On April 29th, the EU Commissioner for Competition Margrethe Vestager has announced a sector inquiry on the use of capacity mechanisms in the energy sector. Eleven countries, which already have introduced capacity mechanisms or are planning to, are under review.
Apart from the State Aid issue, the inquiry is an occasion for Europe to encourage Member States cooperate in view of a common energy strategy instead of fostering national interests.
Europe is increasingly investing in renewable energy, whose production is variable and depends on natural conditions (wind, sun). Thanks to the zero marginal costs of green energy, wholesale power market prices are decreasing. On the other side, production costs from traditional gas power plan are still high, resulting in a retiring trend of old capacity.

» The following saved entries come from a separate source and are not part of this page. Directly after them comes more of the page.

`src/hdl/core_params.svh`:
```
`ifndef CORE_PARAMS_SVH
`define CORE_PARAMS_SVH

// data and address width
`define CORE_XLEN 32

// register index width, 32 registers
`define CORE_REG_ADDR_W 5

// first fetch address
`define CORE_RESET_PC 32'h0000_0000

`endif
```
`src/hdl/pipe_pkg.sv`:
```
package pipe_pkg;

	// operation carried from decode into execute
	typedef enum logic [2:0] {
		alu_add = 3'd0,
		alu_sub = 3'd1,
		alu_and = 3'd2,
		alu_or  = 3'd3,
		alu_xor = 3'd4,
		alu_slt = 3'd5
	} alu_op_e;

	// what ends up in rd
	typedef enum logic [1:0] {
		wb_alu  = 2'd0,
		wb_load = 2'd1,
		wb_link = 2'd2
	} wb_src_e;

endpackage

```
`src/hdl/isa_pkg.sv`:
```
`include "core_params.svh"

package isa_pkg;

	typedef logic [`CORE_XLEN-1:0] word_t;
	typedef logic [`CORE_REG_ADDR_W-1:0] reg_addr_t;

	// major opcodes of the supported subset
	typedef enum logic [6:0] {
		opc_op     = 7'b0110011,
		opc_op_imm = 7'b0010011,
		opc_load   = 7'b0000011,
		opc_store  = 7'b0100011,
		opc_branch = 7'b1100011,
		opc_jal    = 7'b1101111
	} opcode_e;

	// lw and sw also carry 3'b010 here
	typedef enum logic [2:0] {
		f3_add = 3'b000,
		f3_slt = 3'b010,
		f3_xor = 3'b100,
		f3_or  = 3'b110,
		f3_and = 3'b111
	} funct3_e;

	// beq shares its encoding with add
	localparam funct3_e f3_beq = f3_add;

	// R format view, the other formats reuse opcode, rd, funct3 and rs1
	typedef struct packed {
		logic [6:0] funct7;
		reg_addr_t  rs2;
		reg_addr_t  rs1;
		funct3_e    funct3;
		reg_addr_t  rd;
		opcode_e    opcode;
	} r_fields_t;

endpackage

```
`src/hdl/riscv_core.sv`:
```
`timescale 1ns/1ps

module riscv_core import isa_pkg::*, pipe_pkg::*; (
	input  logic  clock,
	input  logic  reset,
	output word_t pc,
	input  word_t instr,
	output word_t mem_addr,
	output word_t mem_wdata,
	output logic  mem_read,
	output logic  mem_write,
	input  word_t mem_rdata
);

	// fetch redirect and hold
	logic      stall;
	logic      jump_taken;
	word_t     jump_target;
	logic      branch_taken;
	word_t     branch_target;

	// decode to execute
	word_t     id_pc;
	word_t     id_rs1_val;
	word_t     id_rs2_val;
	word_t     id_imm;
	reg_addr_t id_rs1;
	reg_addr_t id_rs2;
	reg_addr_t id_rd;
	alu_op_e   id_alu_op;
	logic      id_use_imm;
	logic      id_branch;
	logic      id_reg_write;
	logic      id_mem_read;
	logic      id_mem_write;
	wb_src_e   id_wb_src;

	// execute to memory
	reg_addr_t ex_rd;
	logic      ex_mem_read;
	word_t     ex_result;
	word_t     ex_store_data;
	logic      ex_reg_write;
	logic      ex_mem_write;
	wb_src_e   ex_wb_src;

	// writeback back to the register file and forwarding
	reg_addr_t wb_rd;
	logic      wb_en;
	word_t     wb_data;

	fetch_unit u_fetch (.*);

	decode_stage u_decode (.*);

	execute_stage u_execute (.*);

	result_stage u_result (.*);

endmodule

```
`src/hdl/result_stage.sv`:
```
`timescale 1ns/1ps

module result_stage import isa_pkg::*, pipe_pkg::*; (
	input  logic      clock,
	input  logic      reset,
	input  reg_addr_t ex_rd,
	input  logic      ex_mem_read,
	input  word_t     ex_result,
	input  word_t     ex_store_data,
	input  logic      ex_reg_write,
	input  logic      ex_mem_write,
	input  wb_src_e   ex_wb_src,
	input  word_t     mem_rdata,
	output word_t     mem_addr,
	output word_t     mem_wdata,
	output logic      mem_read,
	output logic      mem_write,
	output reg_addr_t wb_rd,
	output logic      wb_en,
	output word_t     wb_data
);

	word_t   wb_result;
	wb_src_e wb_sel;

	// word accesses only, the address is the ALU sum
	assign mem_addr = ex_result;
	assign mem_wdata = ex_store_data;
	assign mem_read = ex_mem_read;
	assign mem_write = ex_mem_write;

	always_ff @(posedge clock or negedge reset) begin
		if (!reset) begin
			wb_en <= 1'b0;
		end else begin
			wb_en <= ex_reg_write;
		end
	end

	always_ff @(posedge clock) begin
		wb_rd <= ex_rd;
		wb_result <= ex_result;
		wb_sel <= ex_wb_src;
	end

	// load data arrives the cycle after the read strobe
	assign wb_data = (wb_sel == wb_load) ? mem_rdata : wb_result;

endmodule

```
`src/hdl/execute_stage.sv`:
```
`timescale 1ns/1ps

module execute_stage import isa_pkg::*, pipe_pkg::*; (
	input  logic      clock,
	input  logic      reset,
	input  word_t     id_pc,
	input  word_t     id_rs1_val,
	input  word_t     id_rs2_val,
	input  word_t     id_imm,
	input  reg_addr_t id_rs1,
	input  reg_addr_t id_rs2,
	input  reg_addr_t id_rd,
	input  alu_op_e   id_alu_op,
	input  logic      id_use_imm,
	input  logic      id_branch,
	input  logic      id_reg_write,
	input  logic      id_mem_read,
	input  logic      id_mem_write,
	input  wb_src_e   id_wb_src,
	input  reg_addr_t wb_rd,
	input  logic      wb_en,
	input  word_t     wb_data,
	output logic      branch_taken,
	output word_t     branch_target,
	output reg_addr_t ex_rd,
	output logic      ex_mem_read,
	output word_t     ex_result,
	output word_t     ex_store_data,
	output logic      ex_reg_write,
	output logic      ex_mem_write,
	output wb_src_e   ex_wb_src
);

	word_t op_a;
	word_t op_b_reg;
	word_t op_b;
	word_t alu_out;
	word_t result;

	// youngest producer first, the memory stage before writeback
	function automatic word_t forward(reg_addr_t rs, word_t reg_val);
		if (ex_reg_write && ex_rd != '0 && ex_rd == rs) begin
			return ex_result;
		end else if (wb_en && wb_rd != '0 && wb_rd == rs) begin
			return wb_data;
		end
		return reg_val;
	endfunction

	always_comb begin
		op_a = forward(id_rs1, id_rs1_val);
		op_b_reg = forward(id_rs2, id_rs2_val);
	end

	assign op_b = id_use_imm ? id_imm : op_b_reg;

	always_comb begin
		case (id_alu_op)
			alu_sub: alu_out = op_a - op_b;
			alu_and: alu_out = op_a & op_b;
			alu_or:  alu_out = op_a | op_b;
			alu_xor: alu_out = op_a ^ op_b;
			alu_slt: alu_out = word_t'($signed(op_a) < $signed(op_b));
			default: alu_out = op_a + op_b;
		endcase
	end

	// jal writes its return address
	assign result = (id_wb_src == wb_link) ? id_pc + word_t'(4) : alu_out;

	// beq only
	assign branch_taken = id_branch && (op_a == op_b_reg);
	assign branch_target = id_pc + id_imm;

	always_ff @(posedge clock or negedge reset) begin
		if (!reset) begin
			ex_reg_write <= 1'b0;
			ex_mem_read <= 1'b0;
			ex_mem_write <= 1'b0;
		end else begin
			ex_reg_write <= id_reg_write;
			ex_mem_read <= id_mem_read;
			ex_mem_write <= id_mem_write;
		end
	end

	always_ff @(posedge clock) begin
		ex_rd <= id_rd;
		ex_result <= result;
		ex_store_data <= op_b_reg;
		ex_wb_src <= id_wb_src;
	end

endmodule

```
`src/hdl/decode_stage.sv`:
```
`timescale 1ns/1ps
`include "core_params.svh"

module decode_stage import isa_pkg::*, pipe_pkg::*; (
	input  logic      clock,
	input  logic      reset,
	input  word_t     instr,
	input  word_t     pc,
	input  logic      branch_taken,
	input  reg_addr_t wb_rd,
	input  logic      wb_en,
	input  word_t     wb_data,
	output logic      stall,
	output logic      jump_taken,
	output word_t     jump_target,
	output word_t     id_pc,
	output word_t     id_rs1_val,
	output word_t     id_rs2_val,
	output word_t     id_imm,
	output reg_addr_t id_rs1,
	output reg_addr_t id_rs2,
	output reg_addr_t id_rd,
	output alu_op_e   id_alu_op,
	output logic      id_use_imm,
	output logic      id_branch,
	output logic      id_reg_write,
	output logic      id_mem_read,
	output logic      id_mem_write,
	output wb_src_e   id_wb_src
);

	localparam int reg_count = 1 << `CORE_REG_ADDR_W;

	word_t     if_pc;
	word_t     if_instr;
	logic      if_valid;
	r_fields_t f;
	word_t     imm_i;
	word_t     imm_s;
	word_t     imm_b;
	word_t     imm_j;
	word_t     imm;
	alu_op_e   alu_op;
	wb_src_e   wb_src;
	logic      use_imm;
	logic      is_branch;
	logic      is_jal;
	logic      reg_write;
	logic      mem_read;
	logic      mem_write;
	logic      use_rs1;
	logic      use_rs2;
	word_t     rs1_val;
	word_t     rs2_val;
	word_t     regs [0:reg_count-1];

	function automatic alu_op_e alu_from_funct3(funct3_e f3, logic sub);
		case (f3)
			f3_add:  return sub ? alu_sub : alu_add;
			f3_slt:  return alu_slt;
			f3_xor:  return alu_xor;
			f3_or:   return alu_or;
			f3_and:  return alu_and;
			default: return alu_add;
		endcase
	endfunction

	// x0 reads zero and a same-cycle writeback wins over the array
	function automatic word_t read_reg(reg_addr_t a);
		if (a == '0) begin
			return '0;
		end else if (wb_en && wb_rd == a) begin
			return wb_data;
		end
		return regs[a];
	endfunction

	// fetch/decode register is emptied on any redirect
	always_ff @(posedge clock or negedge reset) begin
		if (!reset) begin
			if_valid <= 1'b0;
		end else if (branch_taken || jump_taken) begin
			if_valid <= 1'b0;
		end else if (!stall) begin
			if_valid <= 1'b1;
		end
	end

	always_ff @(posedge clock) begin
		if (!stall) begin
			if_pc <= pc;
			if_instr <= instr;
		end
	end

	assign f = r_fields_t'(if_instr);
	assign imm_i = {{20{if_instr[31]}}, if_instr[31:20]};
	assign imm_s = {{20{if_instr[31]}}, if_instr[31:25], if_instr[11:7]};
	assign imm_b = {{19{if_instr[31]}}, if_instr[31], if_instr[7], if_instr[30:25],
		if_instr[11:8], 1'b0};
	assign imm_j = {{11{if_instr[31]}}, if_instr[31], if_instr[19:12], if_instr[20],
		if_instr[30:21], 1'b0};

	always_comb begin
		alu_op = alu_add;
		wb_src = wb_alu;
		imm = imm_i;
		use_imm = 1'b0;
		is_branch = 1'b0;
		is_jal = 1'b0;
		reg_write = 1'b0;
		mem_read = 1'b0;
		mem_write = 1'b0;
		use_rs1 = 1'b0;
		use_rs2 = 1'b0;
		case (f.opcode)
			opc_op: begin
				alu_op = alu_from_funct3(f.funct3, f.funct7[5]);
				reg_write = 1'b1;
				use_rs1 = 1'b1;
				use_rs2 = 1'b1;
			end
			opc_op_imm: begin
				// no subi in the ISA
				alu_op = alu_from_funct3(f.funct3, 1'b0);
				use_imm = 1'b1;
				reg_write = 1'b1;
				use_rs1 = 1'b1;
			end
			opc_load: begin
				use_imm = 1'b1;
				reg_write = 1'b1;
				mem_read = 1'b1;
				wb_src = wb_load;
				use_rs1 = 1'b1;
			end
			opc_store: begin
				imm = imm_s;
				use_imm = 1'b1;
				mem_write = 1'b1;
				use_rs1 = 1'b1;
				use_rs2 = 1'b1;
			end
			opc_branch: begin
				imm = imm_b;
				is_branch = (f.funct3 == f3_beq);
				use_rs1 = 1'b1;
				use_rs2 = 1'b1;
			end
			opc_jal: begin
				imm = imm_j;
				is_jal = 1'b1;
				reg_write = 1'b1;
				wb_src = wb_link;
			end
			default: begin
			end
		endcase
	end

	// load in execute feeding the instruction in decode
	assign stall = if_valid && id_mem_read && id_rd != '0 &&
		((use_rs1 && f.rs1 == id_rd) || (use_rs2 && f.rs2 == id_rd));

	assign jump_taken = if_valid && is_jal;
	assign jump_target = if_pc + imm_j;

	always_comb begin
		rs1_val = read_reg(f.rs1);
		rs2_val = read_reg(f.rs2);
	end

	always_ff @(posedge clock) begin
		if (wb_en && wb_rd != '0) begin
			regs[wb_rd] <= wb_data;
		end
	end

	// decode/execute register takes a bubble on stall, flush or empty slot
	always_ff @(posedge clock or negedge reset) begin
		if (!reset) begin
			id_branch <= 1'b0;
			id_reg_write <= 1'b0;
			id_mem_read <= 1'b0;
			id_mem_write <= 1'b0;
		end else if (branch_taken || stall || !if_valid) begin
			id_branch <= 1'b0;
			id_reg_write <= 1'b0;
			id_mem_read <= 1'b0;
			id_mem_write <= 1'b0;
		end else begin
			id_branch <= is_branch;
			id_reg_write <= reg_write;
			id_mem_read <= mem_read;
			id_mem_write <= mem_write;
		end
	end

	always_ff @(posedge clock) begin
		id_pc <= if_pc;
		id_rs1_val <= rs1_val;
		id_rs2_val <= rs2_val;
		id_imm <= imm;
		id_rs1 <= f.rs1;
		id_rs2 <= f.rs2;
		id_rd <= f.rd;
		id_alu_op <= alu_op;
		id_use_imm <= use_imm;
		id_wb_src <= wb_src;
	end

endmodule

```
`src/hdl/fetch_unit.sv`:
```
`timescale 1ns/1ps
`include "core_params.svh"

module fetch_unit import isa_pkg::*; (
	input  logic  clock,
	input  logic  reset,
	input  logic  stall,
	input  logic  jump_taken,
	input  word_t jump_target,
	input  logic  branch_taken,
	input  word_t branch_target,
	output word_t pc
);

	word_t pc_next;

	// a branch resolved in execute is older than a jal in decode
	always_comb begin
		if (branch_taken) begin
			pc_next = branch_target;
		end else if (jump_taken) begin
			pc_next = jump_target;
		end else if (stall) begin
			pc_next = pc;
		end else begin
			pc_next = pc + word_t'(4);
		end
	end

	always_ff @(posedge clock or negedge reset) begin
		if (!reset) begin
			pc <= `CORE_RESET_PC;
		end else begin
			pc <= pc_next;
		end
	end

endmodule

```
$ cat src/source/rv_defs.svh
`ifndef RV_DEFS_SVH
`define RV_DEFS_SVH

// data path and bus address width
`define RV_XLEN 32

// architectural integer registers
`define RV_NREGS 32
`define RV_REG_BITS 5

// address of the first fetch
`define RV_RESET_PC 32'h0000_0000

// instruction word width, pc steps by its byte count
`define RV_ILEN 32

`endif

$ cat src/source/rv_pkg.sv
package rv_pkg;

    typedef enum logic [6:0] {
        opc_op     = 7'b0110011,
        opc_op_imm = 7'b0010011,
        opc_load   = 7'b0000011,
        opc_store  = 7'b0100011,
        opc_branch = 7'b1100011,
        opc_jal    = 7'b1101111,
        opc_lui    = 7'b0110111
    } opcode_e;

    typedef enum logic [2:0] {
        st_fetch     = 3'd0,
        st_decode    = 3'd1,
        st_execute   = 3'd2,
        st_memory    = 3'd3,
        st_writeback = 3'd4
    } state_e;

    typedef enum logic [3:0] {
        alu_add,
        alu_sub,
        alu_sll,
        alu_slt,
        alu_sltu,
        alu_xor,
        alu_srl,
        alu_sra,
        alu_or,
        alu_and,
        alu_pass_b // lui
    } alu_op_e;

    typedef struct packed {
        logic [6:0] funct7;
        logic [4:0] rs2;
        logic [4:0] rs1;
        logic [2:0] funct3;
        logic [4:0] rd;
        logic [6:0] opcode;
    } r_fmt_t;

    typedef struct packed {
        logic [11:0] imm;
        logic [4:0]  rs1;
        logic [2:0]  funct3;
        logic [4:0]  rd;
        logic [6:0]  opcode;
    } i_fmt_t;

    typedef struct packed {
        logic [6:0] imm_hi;
        logic [4:0] rs2;
        logic [4:0] rs1;
        logic [2:0] funct3;
        logic [4:0] imm_lo;
        logic [6:0] opcode;
    } s_fmt_t; // branches too

    typedef struct packed {
        logic [19:0] imm;
        logic [4:0]  rd;
        logic [6:0]  opcode;
    } u_fmt_t; // jal too

    typedef union packed {
        r_fmt_t r_fmt;
        i_fmt_t i_fmt;
        s_fmt_t s_fmt;
        u_fmt_t u_fmt;
    } instr_u;

endpackage
File: config.mk
export PLATFORM = sky130hd
export DESIGN_NAME = sdCardCmdLine
export DESIGN_NICKNAME = d
export VERILOG_FILES = /design/src/verilog/sdCardPkg.sv /design/src/verilog/sdProtocolPkg.sv /design/src/verilog/sdCardCmdLine.sv /design/src/verilog/sdCardController.sv /design/src/verilog/sdCmdReceiver.sv /design/src/verilog/sdCrc7.sv /design/src/verilog/sdRespBuilder.sv /design/src/verilog/sdRespTransmitter.sv
export SDC_FILE = /design/constraint.sdc
export NUM_CORES = 1
export LEC_CHECK = 0
export BUFFER_PORTS_ARGS = -buffer_cell sky130_fd_sc_hd__buf_2
export CAP_MARGIN = 20
export CORE_ASPECT_RATIO = 0.5
export CORE_UTILIZATION = 37
export DETAILED_ROUTE_END_ITERATION = 8
export PLACE_DENSITY = 0.57
export SETUP_SLACK_MARGIN = 0.3
export SLEW_MARGIN = 15
export SYNTH_ARGS = -nofsm -noshare
export SYNTH_HDL_FRONTEND = slang
export SYNTH_SLANG_ARGS = --single-unit
File: constraint.sdc
create_clock -name clk -period 3.9 [get_ports clk]
set_input_delay 0.585 -clock clk [delete_from_list [all_inputs] [get_ports clk]]
set_output_delay 0.585 -clock clk [all_outputs]
set_load 0.01 [all_outputs]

Most Member States have therefore opted for an intervention into the market through capacity mechanisms, i.e. a fee that countries pay to each traditional supplier who has the “capacity” to produce energy in case a shortage may threat the energy supply and cause price volatility.
The capacity mechanisms ratio is that countries have to assure a stable national energy grid, where supply meets demand peaks, too.
The “Guidelines on State Aid for environmental protection and energy” adopted in 2014 by the Commission clarifies that market interventions must be “appropriate”, “proportional” and “avoid undue negative effects on competition and trade”. However, there remains significant scope for interpretation and the risk of State Aid is peeping out. What is more, the Commission fears that each country may take advantage of capacity mechanisms to remunerate national generators, to the detriment of a common interconnected energy union.
Although energy is a “shared competence” between the EU and each member state (art. 194 of the Treaty), the issue of capacity mechanisms could be the opportunity to overcome nationalisms and build up an energy strategy and a European common energy market.